En las conclusiones provisionales de esta investigación, la CMA destaca que el acuerdo suscita preocupaciones ya que Microsoft puede reforzar su posición en el segmento de juegos en la ‘nube’, «sofocando la competencia en este mercado en crecimiento», además de perjudicar a los jugadores que no pueden pagar consolas más caras.
«La evidencia disponible indica que a Microsoft le resultaría comercialmente beneficioso hacer que los juegos de Activision fueran exclusivos de su propio servicio de juegos en la nube (o solo disponibles en otros servicios en condiciones materialmente peores)», argumenta el regulador, que recuerda que Microsoft ya controla hasta el 70% de los servicios globales de juegos en la nube.

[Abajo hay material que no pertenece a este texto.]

File: src/rtl/fetch_queue.sv
// PC generator plus DEPTH-entry prefetch FIFO; 1-cycle fetch-to-decode latency, no bypass.
// Fetch continues while decode stalls until full; a full queue still accepts a push on a pop.
module fetch_queue #(
  parameter int unsigned     XLEN     = 32,
  parameter int unsigned     DEPTH    = 4,
  parameter logic [XLEN-1:0] RESET_PC = '0,
  parameter int unsigned     PC_STEP  = 4
) (
  input  logic          CLK,
  input  logic          Reset,
  fetch_queue_if.master fq
);
  localparam int unsigned     AW   = (DEPTH > 1) ? $clog2(DEPTH) : 1;
  localparam int unsigned     CW   = $clog2(DEPTH) + 1;
  localparam logic [XLEN-1:0] STEP = XLEN'(PC_STEP);
  localparam logic [CW-1:0]   FULL = CW'(DEPTH);

  logic [XLEN-1:0] pc_q, pc_d;
  logic [AW-1:0]   wptr_q, wptr_d;
  logic [AW-1:0]   rptr_q, rptr_d;
  logic [CW-1:0]   cnt_q, cnt_d;
  logic [XLEN-1:0] ins_q [DEPTH];
  logic [XLEN-1:0] pc4_q [DEPTH];

  logic vld;
  logic pop;
  logic push;

  assign vld  = (cnt_q != '0);
  assign pop  = vld && fq.ID_Ready;
  assign push = fq.IM_Ready && !fq.Redirect && ((cnt_q < FULL) || pop);

  always_comb begin
    pc_d   = pc_q;
    wptr_d = wptr_q;
    rptr_d = rptr_q;
    cnt_d  = cnt_q;
    if (fq.Redirect) begin
      // A pop in the redirect cycle is consumed by decode but the flush wins.
      pc_d   = fq.RedirectPC;
      wptr_d = '0;
      rptr_d = '0;
      cnt_d  = '0;
    end else begin
      if (push) begin
        pc_d   = pc_q + STEP;
        wptr_d = wptr_q + AW'(1);
      end
      if (pop) begin
        rptr_d = rptr_q + AW'(1);
      end
      case ({push, pop})
        2'b10:   cnt_d = cnt_q + CW'(1);
        2'b01:   cnt_d = cnt_q - CW'(1);
        default: cnt_d = cnt_q;
      endcase
    end
  end

  always_ff @(posedge CLK) begin
    if (Reset) begin
      pc_q   <= RESET_PC;
      wptr_q <= '0;
      rptr_q <= '0;
      cnt_q  <= '0;
    end else begin
      pc_q   <= pc_d;
      wptr_q <= wptr_d;
      rptr_q <= rptr_d;
      cnt_q  <= cnt_d;
    end
  end

  // Entry storage needs no reset: outputs are masked whenever the queue is empty.
  always_ff @(posedge CLK) begin
    if (push && !Reset) begin
      ins_q[wptr_q] <= fq.IM_Instruction;
      pc4_q[wptr_q] <= pc_q + STEP;
    end
  end

  assign fq.IM_Address     = pc_q;
  assign fq.ID_Valid       = vld;
  assign fq.ID_Instruction = vld ? ins_q[rptr_q] : '0;
  assign fq.ID_PC4         = vld ? pc4_q[rptr_q] : '0;
  assign fq.Count          = cnt_q;

endmodule

File: src/flat_wrapper.sv
// flat-port wrapper written by rule: the top's interface ports become plain ports
module fetch_queue_flat 
#(
  parameter int unsigned     XLEN     = 32,
  parameter int unsigned     DEPTH    = 4,
  parameter logic [XLEN-1:0] RESET_PC = '0,
  parameter int unsigned     PC_STEP  = 4
)
  (CLK, Reset, fq_IM_Address, fq_ID_Valid, fq_ID_Instruction, fq_ID_PC4, fq_Count, fq_IM_Instruction, fq_IM_Ready, fq_Redirect, fq_RedirectPC, fq_ID_Ready);
  fetch_queue_if #(.XLEN(XLEN), .DEPTH(DEPTH)) fq_i ();
  input  logic CLK;
  input  logic Reset;
  output wire logic [$bits(fq_i.IM_Address)-1:0] fq_IM_Address;
  output wire logic [$bits(fq_i.ID_Valid)-1:0] fq_ID_Valid;
  output wire logic [$bits(fq_i.ID_Instruction)-1:0] fq_ID_Instruction;
  output wire logic [$bits(fq_i.ID_PC4)-1:0] fq_ID_PC4;
  output wire logic [$bits(fq_i.Count)-1:0] fq_Count;
  input wire logic [$bits(fq_i.IM_Instruction)-1:0] fq_IM_Instruction;
  input wire logic [$bits(fq_i.IM_Ready)-1:0] fq_IM_Ready;
  input wire logic [$bits(fq_i.Redirect)-1:0] fq_Redirect;
  input wire logic [$bits(fq_i.RedirectPC)-1:0] fq_RedirectPC;
  input wire logic [$bits(fq_i.ID_Ready)-1:0] fq_ID_Ready;
  assign fq_IM_Address = fq_i.IM_Address;
  assign fq_ID_Valid = fq_i.ID_Valid;
  assign fq_ID_Instruction = fq_i.ID_Instruction;
  assign fq_ID_PC4 = fq_i.ID_PC4;
  assign fq_Count = fq_i.Count;
  assign fq_i.IM_Instruction = fq_IM_Instruction;
  assign fq_i.IM_Ready = fq_IM_Ready;
  assign fq_i.Redirect = fq_Redirect;
  assign fq_i.RedirectPC = fq_RedirectPC;
  assign fq_i.ID_Ready = fq_ID_Ready;
  fetch_queue #(.XLEN(XLEN), .DEPTH(DEPTH), .RESET_PC(RESET_PC), .PC_STEP(PC_STEP)) u_core (.CLK(CLK), .Reset(Reset), .fq(fq_i));
endmodule
File: config.mk
export PLATFORM = sky130hd
export DESIGN_NAME = fetch_queue_flat
export DESIGN_NICKNAME = d
export VERILOG_FILES = /design/src/rtl/fetch_queue_if.sv /design/src/rtl/fetch_queue.sv /design/src/flat_wrapper.sv
export SDC_FILE = /design/constraint.sdc
export NUM_CORES = 1
export LEC_CHECK = 0
export CAP_MARGIN = 10
export CORE_UTILIZATION = 40
export DETAILED_ROUTE_END_ITERATION = 16
export SYNTH_ARGS = -nofsm -noshare
export SYNTH_HDL_FRONTEND = slang
export SYNTH_SLANG_ARGS = --single-unit
File: constraint.sdc
create_clock -name CLK -period 3 [get_ports CLK]
set_input_delay 0.3 -clock CLK [delete_from_list [all_inputs] [get_ports CLK]]
set_output_delay 0.3 -clock CLK [all_outputs]
set_load 0.02 [all_outputs]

El regulador de competencia del Reino Unido señala que el acuerdo para la adquisición de Activision Blizzard por Microsoft también puede perjudicar a los jugadores al debilitar la rivalidad entre las consolas de juegos Xbox y PlayStation.
Un reducido número de juegos clave, incluido Call of Duty, que actúa como insignia de Activision, tienen un papel fundamental en la competencia entre consolas.
«Esta estrategia, de comprar estudios de juegos y hacer que su contenido sea exclusivo para las plataformas de Microsoft, ha sido ya utilizada en varias adquisiciones anteriores de estudios de juegos», advierte el regulador.
«Nuestro trabajo es asegurarnos de que los jugadores no se vean atrapados en el fuego cruzado de acuerdos globales que, con el tiempo, pueden dañar la competencia y generar precios más altos, menos opciones o menos innovación», insiste Martin Coleman, presidente del panel independiente de expertos encargado de la investigación.
Coleman desvela que se ha enviado a las empresas una explicación sobre cómo pueden resolverse estas preocupaciones y solicitando sus opiniones y cualquier propuesta alternativa que deseen presentar. La CMA debe emitir su informe final antes del 26 de abril de 2023.